Quiet City by Pan•American (Review)

The most emotional and affecting Pan-American album to date.
Quiet City, Pan American

Although you’d think that the sparse, atmospheric nature of Pan-American’s Quiet City would make it perfect sleepy time music, I would beg to differ. The first time I really listened to the disc (actually, “absorbed” might be a better word) was the morning I returned from Lawrence after seeing Múm. I’d only had a couple hours of sleep in the last 30 or so, and so I slipped this CD into the player, sprawled out on the living room floor, and hoped to get a little rest. I figured, based on Pan-American’s previous releases, that this would be the perfect music for unwinding. I was wrong.

What I got was fitful rest populated by some pretty bizarre and disturbing dreams, and I awoke in a much stranger mood than before.

By no means am I trying to warn people off from Pan-American’s latest, or claiming that Mark Nelson places subliminal messages in his music (although his whispered vocals could probably count as such). If anything, the fact that the music affected my sleep like it did is, for me, a testament to Nelson’s skill as a musical arranger, and proof that this is not the mere background music that most might assume it to be.

With both of his projects — post-rock trio Labradford (who needs to release a new album soon) and Pan-American — Nelson has proven time and again that musical subtlety can exude a power and grip all its own, that atmosphere and silence can be just as important and affecting as anything else. Sure, anyone who has listened to Low knows this already, but Nelson’s projects have taken that musical truism to new levels. And that’s doubly true with Quiet City, Pan-American’s finest, subtlest, and most atmospheric release to date.

If you want any proof of Nelson’s skill at composing and arranging sparse sound palettes, look no further than the album’s second track, “Wing.” It’s easy to break “Wing” down to its individual components: percussion rattling in the distance; crisp, glitch-laced drones; a dubby bassline; barely-there synth melodies; and soft washes of static. That’s really all there is to it. None of those would probably be terribly gripping on their own, and yet, Nelson takes these simple elements and combines them in such a way that it becomes a highly evocative piece — as if you’re watching the lights of some distant desert city slowly fill the horizon as night ensues, while the stars slowly appear, shimmering high overhead.

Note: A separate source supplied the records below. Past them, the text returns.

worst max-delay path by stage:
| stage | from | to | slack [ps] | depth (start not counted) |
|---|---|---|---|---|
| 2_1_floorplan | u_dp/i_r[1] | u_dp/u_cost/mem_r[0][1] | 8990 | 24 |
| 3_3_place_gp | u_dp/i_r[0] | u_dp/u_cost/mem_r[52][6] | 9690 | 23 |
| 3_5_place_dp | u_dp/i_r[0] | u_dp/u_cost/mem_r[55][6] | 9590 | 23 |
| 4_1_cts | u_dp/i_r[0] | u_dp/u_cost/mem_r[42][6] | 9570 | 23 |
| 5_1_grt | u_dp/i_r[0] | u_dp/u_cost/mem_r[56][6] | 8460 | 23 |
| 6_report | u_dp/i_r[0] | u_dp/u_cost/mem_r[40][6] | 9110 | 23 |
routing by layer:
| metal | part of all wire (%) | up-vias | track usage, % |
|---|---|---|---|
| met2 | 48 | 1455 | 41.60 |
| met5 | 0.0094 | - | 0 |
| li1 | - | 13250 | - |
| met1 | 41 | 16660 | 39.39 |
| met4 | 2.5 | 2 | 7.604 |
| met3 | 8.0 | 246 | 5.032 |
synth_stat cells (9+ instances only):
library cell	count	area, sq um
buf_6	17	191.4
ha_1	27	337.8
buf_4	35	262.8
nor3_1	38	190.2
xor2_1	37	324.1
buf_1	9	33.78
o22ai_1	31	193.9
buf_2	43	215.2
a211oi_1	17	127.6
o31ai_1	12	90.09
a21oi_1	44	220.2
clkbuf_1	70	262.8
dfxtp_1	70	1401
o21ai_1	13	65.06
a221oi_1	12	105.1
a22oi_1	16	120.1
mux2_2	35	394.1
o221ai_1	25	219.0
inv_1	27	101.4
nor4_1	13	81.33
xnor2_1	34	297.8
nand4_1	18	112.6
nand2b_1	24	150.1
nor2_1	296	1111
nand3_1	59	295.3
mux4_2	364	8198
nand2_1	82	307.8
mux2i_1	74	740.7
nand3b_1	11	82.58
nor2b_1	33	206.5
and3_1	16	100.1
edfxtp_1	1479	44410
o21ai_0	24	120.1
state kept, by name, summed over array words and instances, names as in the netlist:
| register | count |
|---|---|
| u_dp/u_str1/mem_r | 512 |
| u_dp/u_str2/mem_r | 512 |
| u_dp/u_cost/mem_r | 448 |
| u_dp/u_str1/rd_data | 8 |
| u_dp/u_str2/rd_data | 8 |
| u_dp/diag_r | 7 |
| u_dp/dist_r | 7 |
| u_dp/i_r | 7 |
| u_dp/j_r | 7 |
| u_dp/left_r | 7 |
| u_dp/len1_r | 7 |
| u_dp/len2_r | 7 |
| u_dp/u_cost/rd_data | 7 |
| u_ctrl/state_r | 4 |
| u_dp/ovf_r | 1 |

True, the track never really goes “anywhere” or does “anything,” and it’s ending is pretty much arbitrary (Nelson could’ve let it go on for 20 minutes or cut it off after two), and yet the feeling of vastness is almost overwhelming. The song doesn’t move forward so much as sideways, filling and spreading out, hinting at limitless horizons.

Quiet City is just that — quiet. Very quiet. Nelson has drastically stripped away much of his sound palette, revealing the naked emotional core that has always fuelled his music, be it Pan-American’s or Labradford’s. Gone are many of the electronic, dub, and techno elements that comprised much of Pan-American’s last two albums. And the greater prevalence of live instrumentation (including upright bass, live drums, trumpet, flugelhorn, and Nelson’s guitar) is almost a throwback to Pan-American’s self-titled debut. However, Quiet City even surpasses that album, stripping things down even further and going even more minimal, and it works wonderfully as a result.

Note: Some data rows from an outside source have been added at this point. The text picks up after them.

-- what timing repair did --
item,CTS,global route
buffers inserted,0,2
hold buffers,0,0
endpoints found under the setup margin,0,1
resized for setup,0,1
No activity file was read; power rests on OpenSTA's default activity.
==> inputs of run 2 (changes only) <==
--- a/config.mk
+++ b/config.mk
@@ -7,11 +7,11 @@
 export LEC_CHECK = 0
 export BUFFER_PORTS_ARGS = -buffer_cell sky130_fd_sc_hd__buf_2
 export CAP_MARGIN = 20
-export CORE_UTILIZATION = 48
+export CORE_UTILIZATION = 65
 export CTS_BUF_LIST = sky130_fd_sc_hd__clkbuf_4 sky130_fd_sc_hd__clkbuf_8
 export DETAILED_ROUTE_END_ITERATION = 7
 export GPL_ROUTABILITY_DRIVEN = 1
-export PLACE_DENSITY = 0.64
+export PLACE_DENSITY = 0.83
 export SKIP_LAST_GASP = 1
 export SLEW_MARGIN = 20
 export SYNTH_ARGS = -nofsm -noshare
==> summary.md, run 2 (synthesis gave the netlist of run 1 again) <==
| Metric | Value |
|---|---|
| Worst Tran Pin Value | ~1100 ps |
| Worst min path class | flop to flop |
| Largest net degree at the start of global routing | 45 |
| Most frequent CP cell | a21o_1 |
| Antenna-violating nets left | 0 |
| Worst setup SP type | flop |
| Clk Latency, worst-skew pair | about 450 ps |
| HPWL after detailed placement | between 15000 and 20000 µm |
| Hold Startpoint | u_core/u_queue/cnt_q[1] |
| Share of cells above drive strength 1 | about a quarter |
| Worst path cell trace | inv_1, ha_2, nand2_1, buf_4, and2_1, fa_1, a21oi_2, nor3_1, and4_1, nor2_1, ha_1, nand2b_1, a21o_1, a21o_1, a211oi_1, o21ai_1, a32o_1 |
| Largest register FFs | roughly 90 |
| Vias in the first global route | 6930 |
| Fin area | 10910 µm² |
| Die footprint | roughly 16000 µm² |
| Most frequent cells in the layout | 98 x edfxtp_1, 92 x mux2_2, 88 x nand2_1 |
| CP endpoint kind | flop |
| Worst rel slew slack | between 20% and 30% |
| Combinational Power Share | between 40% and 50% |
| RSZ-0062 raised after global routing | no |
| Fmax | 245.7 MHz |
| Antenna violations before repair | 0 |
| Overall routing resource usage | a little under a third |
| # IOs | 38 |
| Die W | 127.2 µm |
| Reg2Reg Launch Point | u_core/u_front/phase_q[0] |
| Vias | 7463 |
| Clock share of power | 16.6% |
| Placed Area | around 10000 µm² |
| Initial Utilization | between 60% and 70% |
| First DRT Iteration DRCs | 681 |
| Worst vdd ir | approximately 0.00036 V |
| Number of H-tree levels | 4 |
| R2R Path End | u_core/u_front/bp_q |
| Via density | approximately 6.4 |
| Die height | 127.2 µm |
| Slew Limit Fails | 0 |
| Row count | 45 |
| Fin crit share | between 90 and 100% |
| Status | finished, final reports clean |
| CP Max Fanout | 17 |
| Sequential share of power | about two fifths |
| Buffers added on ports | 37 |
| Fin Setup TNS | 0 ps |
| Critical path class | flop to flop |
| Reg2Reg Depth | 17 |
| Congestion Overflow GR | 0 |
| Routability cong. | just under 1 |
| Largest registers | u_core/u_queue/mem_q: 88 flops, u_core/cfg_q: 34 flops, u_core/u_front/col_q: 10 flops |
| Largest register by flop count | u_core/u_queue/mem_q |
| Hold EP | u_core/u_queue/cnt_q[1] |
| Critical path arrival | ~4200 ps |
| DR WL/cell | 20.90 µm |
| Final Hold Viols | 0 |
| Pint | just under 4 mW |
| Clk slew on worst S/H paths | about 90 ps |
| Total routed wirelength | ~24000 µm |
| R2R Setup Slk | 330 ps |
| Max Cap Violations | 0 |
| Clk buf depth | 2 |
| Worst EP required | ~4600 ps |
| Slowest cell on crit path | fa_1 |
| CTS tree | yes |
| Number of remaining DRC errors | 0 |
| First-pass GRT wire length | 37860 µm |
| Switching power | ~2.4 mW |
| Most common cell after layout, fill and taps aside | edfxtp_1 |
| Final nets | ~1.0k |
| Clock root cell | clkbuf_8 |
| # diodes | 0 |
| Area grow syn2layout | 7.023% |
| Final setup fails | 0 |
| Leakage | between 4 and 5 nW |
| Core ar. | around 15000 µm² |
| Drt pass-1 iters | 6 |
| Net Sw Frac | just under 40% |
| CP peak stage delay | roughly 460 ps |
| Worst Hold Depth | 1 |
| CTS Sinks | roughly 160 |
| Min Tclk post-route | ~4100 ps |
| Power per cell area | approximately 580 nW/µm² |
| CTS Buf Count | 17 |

On “Inside Elevation,” distant drones and Tim Mulvenna’s lightly brushed drums hover in the background, patiently observing as Nelson’s sparse, Morricone-esque guitar and David Max Crawford’s horns circle around each other in a solemn, funereal showdown. Another Morricone-esque guitar line serves as “Skylight“ s center, floating about like a spectre from one of the ghost towns located in Labradford’s magnificent Mi Media Naranja. “Skylight” is one of the album’s finest tracks, the guitar’s elegiac tone accented perfectly by the horn arrangement and Nelson’s muffled, AM radio vocals. It’s one of the closest things to a real “song” that Pan-American has recorded since the debut, and another perfect summation of the sound Nelson’s accomplishing on this latest album.

But nothing compares to “Het Volk,” one of the finest things Nelson has ever laid to tape. Again, the construction is simple — soft, hazy tones flutter about like distant radio signals waltzing through the airwaves, joined by mournful flugelhorn and Steven Hess’ muffled percussion — but the resulting structure is haunting and emotionally complex.

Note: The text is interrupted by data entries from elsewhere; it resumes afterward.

File: src/rbs_pkg.sv
package rbs_pkg;

  localparam int CmdW      = 2;
  localparam int FieldW    = 32;
  localparam int LimitW    = 31;
  localparam int InTdataW  = 232;
  localparam int OutTdataW = 8;
  localparam int FracBits  = 16;

  localparam logic [CmdW-1:0] CMD_CLEAR = 2'd0;
  localparam logic [CmdW-1:0] CMD_ADD   = 2'd1;
  localparam logic [CmdW-1:0] CMD_TEST  = 2'd2;

endpackage

File: src/ray_box_slab_test_core.sv
// Channel | Dir | Fields (low bit up)
// in_     | in  | tdata: cmd[1:0] origin_x origin_y origin_z dir_x dir_y dir_z t_limit[30:0], pad
// out_    | out | tdata: hit[0], pad
//
// Clear and add complete as the command is taken. A ray test runs one capture, one setup,
// the six bit-serial restoring dividers of COORD_BITS+16 quotient bits (33 in place of
// COORD_BITS above 32; one quotient bit per cycle), three reduce steps and one final step.
// rst_n is synchronous, active low; it empties the box and drops out_tvalid.
// A result held by out_tready low stalls the final step; input is taken only when idle.
module ray_box_slab_test_core
  import rbs_pkg::*;
#(
  parameter int COORD_BITS = 32
) (
  input  logic                 clk,
  input  logic                 rst_n,
  input  logic                 in_tvalid,
  output logic                 in_tready,
  // cmd, origin_x, origin_y, origin_z, dir_x, dir_y, dir_z, t_limit, zero pad
  input  logic [InTdataW-1:0]  in_tdata,
  output logic                 out_tvalid,
  input  logic                 out_tready,
  // hit, zero pad
  output logic [OutTdataW-1:0] out_tdata
);

  localparam int CW   = (COORD_BITS > 32) ? 33 : COORD_BITS;
  localparam int QW   = CW + FracBits;
  localparam int CNTW = $clog2(QW + 1);

  localparam logic [2:0] ST_IDLE  = 3'd0;
  localparam logic [2:0] ST_SETUP = 3'd1;
  localparam logic [2:0] ST_DIV   = 3'd2;
  localparam logic [2:0] ST_RED   = 3'd3;
  localparam logic [2:0] ST_FIN   = 3'd4;

  logic [2:0]             state_r;
  logic [CNTW-1:0]        cnt_r;
  logic signed [CW-1:0]   box_lo_r [3];
  logic signed [CW-1:0]   box_hi_r [3];
  logic                   empty_r;
  logic signed [CW-1:0]   org_r [3];
  logic signed [CW-1:0]   dir_r [3];
  logic [LimitW-1:0]      lim_r;
  logic [QW-1:0]          num_r [6];
  logic [CW-1:0]          rem_r [6];
  logic [CW-1:0]          dmag_r [6];
  logic                   qneg_r [6];
  logic [2:0]             fin_r;
  logic                   ins_r;
  logic signed [QW:0]     lo_r, hi_r;
  logic                   any_r;
  logic                   out_tvalid_r;
  logic                   hit_r;

  logic signed [CW-1:0]   in_c [6];
  logic [CmdW-1:0]        in_cmd;
  logic                   in_acc;
  logic signed [CW:0]     diff [6];
  logic [CW-1:0]          dmag_c [6];
  logic [CW:0]            trial [6];
  logic                   ge [6];
  logic signed [QW:0]     qv [6];
  logic [2:0]             ins_c;
  logic                   out_busy;
  logic signed [QW:0]     te, tx, lim_s;
  logic [1:0]             ax;

  assign in_cmd = in_tdata[CmdW-1:0];

  for (genvar i = 0; i < 6; i++) begin : g_fld
    if (COORD_BITS > 32) begin : g_wide
      assign in_c[i] = {1'b0, in_tdata[CmdW+FieldW*i +: FieldW]};
    end else begin : g_narrow
      assign in_c[i] = in_tdata[CmdW+FieldW*i +: CW];
    end
  end

  assign in_tready  = (state_r == ST_IDLE);
  assign in_acc     = in_tvalid && in_tready;
  assign out_busy   = out_tvalid_r && !out_tready;
  assign out_tvalid = out_tvalid_r;
  assign out_tdata  = {{(OutTdataW-1){1'b0}}, hit_r};

  always_comb begin
    for (int a = 0; a < 3; a++) begin
      // entry lane 2a, exit lane 2a+1; bounds swap on negative direction
      diff[2*a]   = dir_r[a][CW-1] ? (CW+1)'(box_hi_r[a]) - (CW+1)'(org_r[a])
                                   : (CW+1)'(box_lo_r[a]) - (CW+1)'(org_r[a]);
      diff[2*a+1] = dir_r[a][CW-1] ? (CW+1)'(box_lo_r[a]) - (CW+1)'(org_r[a])
                                   : (CW+1)'(box_hi_r[a]) - (CW+1)'(org_r[a]);
      dmag_c[2*a]   = dir_r[a][CW-1] ? CW'(-(CW+1)'(dir_r[a])) : CW'(dir_r[a]);
      dmag_c[2*a+1] = dmag_c[2*a];
      ins_c[a] = (dir_r[a] != '0) || (org_r[a] >= box_lo_r[a] && org_r[a] <= box_hi_r[a]);
    end
    for (int l = 0; l < 6; l++) begin
      trial[l] = {rem_r[l], num_r[l][QW-1]};
      ge[l]    = trial[l] >= {1'b0, dmag_r[l]};
      qv[l]    = qneg_r[l] ? -$signed({1'b0, num_r[l]}) : $signed({1'b0, num_r[l]});
    end
    ax    = cnt_r[1:0];
    te    = qv[{ax, 1'b0}];
    tx    = qv[{ax, 1'b1}];
    lim_s = $signed({{(QW+1-LimitW){1'b0}}, lim_r});
  end

  always_ff @(posedge clk) begin
    if (!rst_n) begin
      state_r      <= ST_IDLE;
      empty_r      <= 1'b1;
      out_tvalid_r <= 1'b0;
      cnt_r        <= '0;
      for (int a = 0; a < 3; a++) begin
        box_lo_r[a] <= '0;
        box_hi_r[a] <= '0;
      end
    end else begin
      // the final step drives out_tvalid itself
      if (out_tvalid_r && out_tready && state_r != ST_FIN) out_tvalid_r <= 1'b0;
      case (state_r)
        ST_IDLE: begin
          if (in_acc) begin
            case (in_cmd)
              CMD_CLEAR: empty_r <= 1'b1;
              CMD_ADD: begin
                for (int a = 0; a < 3; a++) begin
                  if (empty_r || in_c[a] < box_lo_r[a]) box_lo_r[a] <= in_c[a];
                  if (empty_r || in_c[a] > box_hi_r[a]) box_hi_r[a] <= in_c[a];
                end
                empty_r <= 1'b0;
              end
              CMD_TEST: begin
                for (int a = 0; a < 3; a++) begin
                  org_r[a] <= in_c[a];
                  dir_r[a] <= in_c[a+3];
                end
                lim_r   <= in_tdata[CmdW+FieldW*6 +: LimitW];
                state_r <= ST_SETUP;
              end
              default: ;
            endcase
          end
        end
        ST_SETUP: begin
          for (int l = 0; l < 6; l++) begin
            num_r[l]  <= {(diff[l][CW] ? CW'(-diff[l]) : diff[l][CW-1:0]),
                          {FracBits{1'b0}}};
            rem_r[l]  <= '0;
            dmag_r[l] <= dmag_c[l];
            qneg_r[l] <= diff[l][CW] ^ dir_r[l/2][CW-1];
          end
          for (int a = 0; a < 3; a++) fin_r[a] <= (dir_r[a] != '0);
          ins_r   <= &ins_c;
          any_r   <= 1'b0;
          cnt_r   <= '0;
          state_r <= ST_DIV;
        end
        ST_DIV: begin
          for (int l = 0; l < 6; l++) begin
            rem_r[l] <= ge[l] ? CW'(trial[l] - {1'b0, dmag_r[l]}) : trial[l][CW-1:0];
            num_r[l] <= {num_r[l][QW-2:0], ge[l]};
          end
          if (cnt_r == CNTW'(QW - 1)) begin
            cnt_r   <= '0;
            state_r <= ST_RED;
          end else begin
            cnt_r <= cnt_r + 1'b1;
          end
        end
        ST_RED: begin
          if (fin_r[ax]) begin
            if (!any_r || te > lo_r) lo_r <= te;
            if (!any_r || tx < hi_r) hi_r <= tx;
            any_r <= 1'b1;
          end
          if (ax == 2'd2) state_r <= ST_FIN;
          else cnt_r <= cnt_r + 1'b1;
        end
        ST_FIN: begin
          if (!out_busy) begin
            hit_r        <= !empty_r && ins_r &&
                            (!any_r || (lo_r <= hi_r && lo_r < lim_s && hi_r > 0));
            out_tvalid_r <= 1'b1;
            cnt_r        <= '0;
            state_r      <= ST_IDLE;
          end
        end
        default: state_r <= ST_IDLE;
      endcase
    end
  end

  a_test_starts: assert property (@(posedge clk) disable iff (!rst_n)
    in_acc && in_cmd == CMD_TEST |=> state_r == ST_SETUP)
    else $error("test command did not start setup");

  a_fin_delivers: assert property (@(posedge clk) disable iff (!rst_n)
    state_r == ST_FIN && !out_busy |=> out_tvalid_r && state_r == ST_IDLE)
    else $error("final step did not present a result");

  a_rem_bound: assert property (@(posedge clk) disable iff (!rst_n)
    state_r == ST_DIV && dmag_r[0] != '0 |-> rem_r[0] < dmag_r[0])
    else $error("divider remainder out of range");

endmodule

The contemplative “Lights of Little Towns” closes things out on a nostalgic note. Reminiscent of a Do Make Say Think closer, an e-bowed guitar slowly meanders through plucked acoustics, a soft bassline, ringing cymbals, and gentle electronics. One would expect to hear such a track after an arduous journey, the reward for making it through a dense, challenging album. But on second thought, that’s just what Quiet City is, regardless of its minimal sonics.

Quiet City is the most emotional and affecting Pan-American album to date, and the fact that it sounds far simpler than it really is, that it comes off as mere background music and yet can still wind its way into your (sub)conscious, is proof yet again that Nelson’s subtlety is truly a force to be reckoned with.